[ABOUT THIS TASK]: Starting with the first line of the records, write out each line exactly until you have included the line containing "assign prev_bmp = prev_ent".

^^^^^^^^

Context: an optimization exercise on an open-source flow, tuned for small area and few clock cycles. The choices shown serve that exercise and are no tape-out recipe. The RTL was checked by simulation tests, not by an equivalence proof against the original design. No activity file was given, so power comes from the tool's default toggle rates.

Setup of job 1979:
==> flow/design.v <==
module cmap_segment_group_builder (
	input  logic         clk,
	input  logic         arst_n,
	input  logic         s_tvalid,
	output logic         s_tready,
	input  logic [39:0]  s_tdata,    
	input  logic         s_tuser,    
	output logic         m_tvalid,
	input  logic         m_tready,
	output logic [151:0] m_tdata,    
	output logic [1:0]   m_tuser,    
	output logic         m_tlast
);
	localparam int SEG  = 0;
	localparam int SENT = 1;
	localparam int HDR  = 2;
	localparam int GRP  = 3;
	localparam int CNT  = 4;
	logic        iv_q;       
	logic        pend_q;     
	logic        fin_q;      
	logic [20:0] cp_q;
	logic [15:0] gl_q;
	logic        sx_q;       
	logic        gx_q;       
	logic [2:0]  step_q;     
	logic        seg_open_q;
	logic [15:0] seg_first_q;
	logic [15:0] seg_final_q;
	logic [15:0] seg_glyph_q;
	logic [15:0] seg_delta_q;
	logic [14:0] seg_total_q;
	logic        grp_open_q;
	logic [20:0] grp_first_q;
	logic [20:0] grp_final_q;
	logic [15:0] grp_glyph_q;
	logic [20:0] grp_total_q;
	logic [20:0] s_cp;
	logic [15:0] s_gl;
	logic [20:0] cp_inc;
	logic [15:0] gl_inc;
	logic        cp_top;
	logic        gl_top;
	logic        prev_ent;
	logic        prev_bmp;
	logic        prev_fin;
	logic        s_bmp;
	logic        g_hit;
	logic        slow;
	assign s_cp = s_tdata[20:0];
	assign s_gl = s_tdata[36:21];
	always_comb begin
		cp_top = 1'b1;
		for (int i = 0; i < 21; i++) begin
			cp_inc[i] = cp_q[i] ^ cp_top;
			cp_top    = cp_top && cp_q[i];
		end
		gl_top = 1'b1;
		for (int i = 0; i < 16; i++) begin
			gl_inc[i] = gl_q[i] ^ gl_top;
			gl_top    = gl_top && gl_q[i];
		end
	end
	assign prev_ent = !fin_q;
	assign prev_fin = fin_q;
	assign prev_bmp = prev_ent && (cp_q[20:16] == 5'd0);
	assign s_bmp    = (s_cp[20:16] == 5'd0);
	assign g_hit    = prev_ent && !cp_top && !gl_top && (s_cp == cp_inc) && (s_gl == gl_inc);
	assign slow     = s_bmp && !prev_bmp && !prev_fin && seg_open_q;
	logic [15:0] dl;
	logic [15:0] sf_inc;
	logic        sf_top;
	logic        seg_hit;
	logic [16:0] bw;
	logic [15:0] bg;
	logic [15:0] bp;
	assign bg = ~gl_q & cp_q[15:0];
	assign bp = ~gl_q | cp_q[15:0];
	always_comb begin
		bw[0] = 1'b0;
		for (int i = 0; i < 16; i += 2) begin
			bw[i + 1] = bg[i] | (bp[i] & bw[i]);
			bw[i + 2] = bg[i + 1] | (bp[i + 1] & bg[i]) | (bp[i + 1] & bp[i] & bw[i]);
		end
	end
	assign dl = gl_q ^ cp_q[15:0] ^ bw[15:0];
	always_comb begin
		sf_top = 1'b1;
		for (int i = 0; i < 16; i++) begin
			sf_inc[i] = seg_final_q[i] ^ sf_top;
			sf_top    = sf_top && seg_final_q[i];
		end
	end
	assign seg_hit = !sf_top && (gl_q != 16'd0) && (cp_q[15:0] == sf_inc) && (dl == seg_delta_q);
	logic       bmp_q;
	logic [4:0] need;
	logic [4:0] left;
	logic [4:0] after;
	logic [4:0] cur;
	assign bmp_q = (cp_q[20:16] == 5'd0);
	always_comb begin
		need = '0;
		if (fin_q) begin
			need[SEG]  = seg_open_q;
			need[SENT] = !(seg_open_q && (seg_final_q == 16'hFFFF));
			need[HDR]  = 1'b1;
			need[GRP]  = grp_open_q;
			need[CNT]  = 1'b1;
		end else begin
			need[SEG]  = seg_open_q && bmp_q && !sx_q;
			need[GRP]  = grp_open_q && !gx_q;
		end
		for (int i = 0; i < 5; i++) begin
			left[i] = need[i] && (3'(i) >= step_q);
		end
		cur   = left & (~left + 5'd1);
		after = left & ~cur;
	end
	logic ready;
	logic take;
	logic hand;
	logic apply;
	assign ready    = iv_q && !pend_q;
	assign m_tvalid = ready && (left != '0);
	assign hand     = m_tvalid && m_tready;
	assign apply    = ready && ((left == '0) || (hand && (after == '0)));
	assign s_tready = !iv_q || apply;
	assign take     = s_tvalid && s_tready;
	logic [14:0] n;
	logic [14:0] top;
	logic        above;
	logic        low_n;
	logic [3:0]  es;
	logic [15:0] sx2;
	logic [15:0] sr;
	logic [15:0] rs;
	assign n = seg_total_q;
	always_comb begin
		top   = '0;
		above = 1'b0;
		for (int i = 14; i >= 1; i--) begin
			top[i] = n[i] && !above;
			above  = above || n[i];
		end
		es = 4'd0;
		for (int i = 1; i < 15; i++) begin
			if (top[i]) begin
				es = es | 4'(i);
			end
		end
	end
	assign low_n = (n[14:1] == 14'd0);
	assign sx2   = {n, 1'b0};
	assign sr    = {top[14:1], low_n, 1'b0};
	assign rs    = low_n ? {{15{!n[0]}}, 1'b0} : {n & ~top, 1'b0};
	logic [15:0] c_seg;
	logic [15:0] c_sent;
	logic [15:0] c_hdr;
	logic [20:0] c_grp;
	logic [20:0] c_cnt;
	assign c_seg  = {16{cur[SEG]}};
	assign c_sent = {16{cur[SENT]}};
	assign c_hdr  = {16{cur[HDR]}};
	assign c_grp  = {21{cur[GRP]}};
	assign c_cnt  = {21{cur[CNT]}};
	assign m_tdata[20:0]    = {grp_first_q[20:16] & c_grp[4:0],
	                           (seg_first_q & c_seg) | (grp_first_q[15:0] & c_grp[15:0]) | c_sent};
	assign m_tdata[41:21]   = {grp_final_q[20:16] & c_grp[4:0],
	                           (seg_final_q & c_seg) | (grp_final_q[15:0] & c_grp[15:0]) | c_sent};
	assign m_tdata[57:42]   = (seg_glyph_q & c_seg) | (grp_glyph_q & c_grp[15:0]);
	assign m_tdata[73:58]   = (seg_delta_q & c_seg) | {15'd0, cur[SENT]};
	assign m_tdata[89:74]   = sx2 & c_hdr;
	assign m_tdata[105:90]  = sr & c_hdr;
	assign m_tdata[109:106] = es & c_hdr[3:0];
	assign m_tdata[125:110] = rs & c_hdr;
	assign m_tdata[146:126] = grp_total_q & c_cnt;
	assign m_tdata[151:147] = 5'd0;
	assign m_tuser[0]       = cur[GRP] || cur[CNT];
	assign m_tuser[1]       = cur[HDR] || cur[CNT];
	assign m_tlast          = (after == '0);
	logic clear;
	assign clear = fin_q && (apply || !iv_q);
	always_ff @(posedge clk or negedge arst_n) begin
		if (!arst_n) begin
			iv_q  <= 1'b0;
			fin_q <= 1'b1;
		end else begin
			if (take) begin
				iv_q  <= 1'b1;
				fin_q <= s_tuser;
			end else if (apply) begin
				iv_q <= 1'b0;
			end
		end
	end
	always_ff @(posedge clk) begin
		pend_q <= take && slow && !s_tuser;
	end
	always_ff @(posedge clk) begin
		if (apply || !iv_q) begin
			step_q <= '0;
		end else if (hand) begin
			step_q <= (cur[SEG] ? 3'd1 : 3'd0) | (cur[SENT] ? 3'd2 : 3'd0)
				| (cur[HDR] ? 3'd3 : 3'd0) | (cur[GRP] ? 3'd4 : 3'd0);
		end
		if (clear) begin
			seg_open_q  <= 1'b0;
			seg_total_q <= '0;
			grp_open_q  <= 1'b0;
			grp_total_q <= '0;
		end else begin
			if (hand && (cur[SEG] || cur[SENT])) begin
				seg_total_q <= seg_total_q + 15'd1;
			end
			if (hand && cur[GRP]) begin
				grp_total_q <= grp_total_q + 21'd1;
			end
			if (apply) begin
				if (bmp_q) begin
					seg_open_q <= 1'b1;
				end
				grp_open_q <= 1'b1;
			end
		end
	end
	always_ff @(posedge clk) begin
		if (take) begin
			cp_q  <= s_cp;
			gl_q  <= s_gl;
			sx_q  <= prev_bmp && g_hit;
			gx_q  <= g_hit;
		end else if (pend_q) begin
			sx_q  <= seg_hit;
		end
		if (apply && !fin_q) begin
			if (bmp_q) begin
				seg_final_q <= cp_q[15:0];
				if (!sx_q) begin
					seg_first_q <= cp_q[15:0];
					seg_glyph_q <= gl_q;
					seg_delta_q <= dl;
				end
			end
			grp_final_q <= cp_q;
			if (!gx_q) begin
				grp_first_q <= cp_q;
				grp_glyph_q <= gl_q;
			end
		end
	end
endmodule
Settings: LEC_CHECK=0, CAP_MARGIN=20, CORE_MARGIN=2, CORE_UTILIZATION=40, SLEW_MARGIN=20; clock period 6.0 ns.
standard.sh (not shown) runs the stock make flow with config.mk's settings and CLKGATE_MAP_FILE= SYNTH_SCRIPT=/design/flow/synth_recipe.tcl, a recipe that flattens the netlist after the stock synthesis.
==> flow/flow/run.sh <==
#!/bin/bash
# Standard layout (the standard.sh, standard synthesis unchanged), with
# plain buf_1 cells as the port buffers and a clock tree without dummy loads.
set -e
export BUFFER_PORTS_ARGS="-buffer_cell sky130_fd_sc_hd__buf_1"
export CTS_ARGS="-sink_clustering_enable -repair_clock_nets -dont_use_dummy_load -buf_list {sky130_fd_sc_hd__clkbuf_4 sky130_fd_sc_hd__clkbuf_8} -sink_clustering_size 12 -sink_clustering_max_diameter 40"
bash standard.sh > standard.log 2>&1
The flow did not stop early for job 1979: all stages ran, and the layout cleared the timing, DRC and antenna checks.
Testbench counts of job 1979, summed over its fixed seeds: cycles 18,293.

^^^^^^^^

[EXERCISE SOLUTION]:
Context: an optimization exercise on an open-source flow, tuned for small area and few clock cycles. The choices shown serve that exercise and are no tape-out recipe. The RTL was checked by simulation tests, not by an equivalence proof against the original design. No activity file was given, so power comes from the tool's default toggle rates.

Setup of job 1979:
==> flow/design.v <==
module cmap_segment_group_builder (
	input  logic         clk,
	input  logic         arst_n,
	input  logic         s_tvalid,
	output logic         s_tready,
	input  logic [39:0]  s_tdata,    
	input  logic         s_tuser,    
	output logic         m_tvalid,
	input  logic         m_tready,
	output logic [151:0] m_tdata,    
	output logic [1:0]   m_tuser,    
	output logic         m_tlast
);
	localparam int SEG  = 0;
	localparam int SENT = 1;
	localparam int HDR  = 2;
	localparam int GRP  = 3;
	localparam int CNT  = 4;
	logic        iv_q;       
	logic        pend_q;     
	logic        fin_q;      
	logic [20:0] cp_q;
	logic [15:0] gl_q;
	logic        sx_q;       
	logic        gx_q;       
	logic [2:0]  step_q;     
	logic        seg_open_q;
	logic [15:0] seg_first_q;
	logic [15:0] seg_final_q;
	logic [15:0] seg_glyph_q;
	logic [15:0] seg_delta_q;
	logic [14:0] seg_total_q;
	logic        grp_open_q;
	logic [20:0] grp_first_q;
	logic [20:0] grp_final_q;
	logic [15:0] grp_glyph_q;
	logic [20:0] grp_total_q;
	logic [20:0] s_cp;
	logic [15:0] s_gl;
	logic [20:0] cp_inc;
	logic [15:0] gl_inc;
	logic        cp_top;
	logic        gl_top;
	logic        prev_ent;
	logic        prev_bmp;
	logic        prev_fin;
	logic        s_bmp;
	logic        g_hit;
	logic        slow;
	assign s_cp = s_tdata[20:0];
	assign s_gl = s_tdata[36:21];
	always_comb begin
		cp_top = 1'b1;
		for (int i = 0; i < 21; i++) begin
			cp_inc[i] = cp_q[i] ^ cp_top;
			cp_top    = cp_top && cp_q[i];
		end
		gl_top = 1'b1;
		for (int i = 0; i < 16; i++) begin
			gl_inc[i] = gl_q[i] ^ gl_top;
			gl_top    = gl_top && gl_q[i];
		end
	end
	assign prev_ent = !fin_q;
	assign prev_fin = fin_q;
	assign prev_bmp = prev_ent && (cp_q[20:16] == 5'd0);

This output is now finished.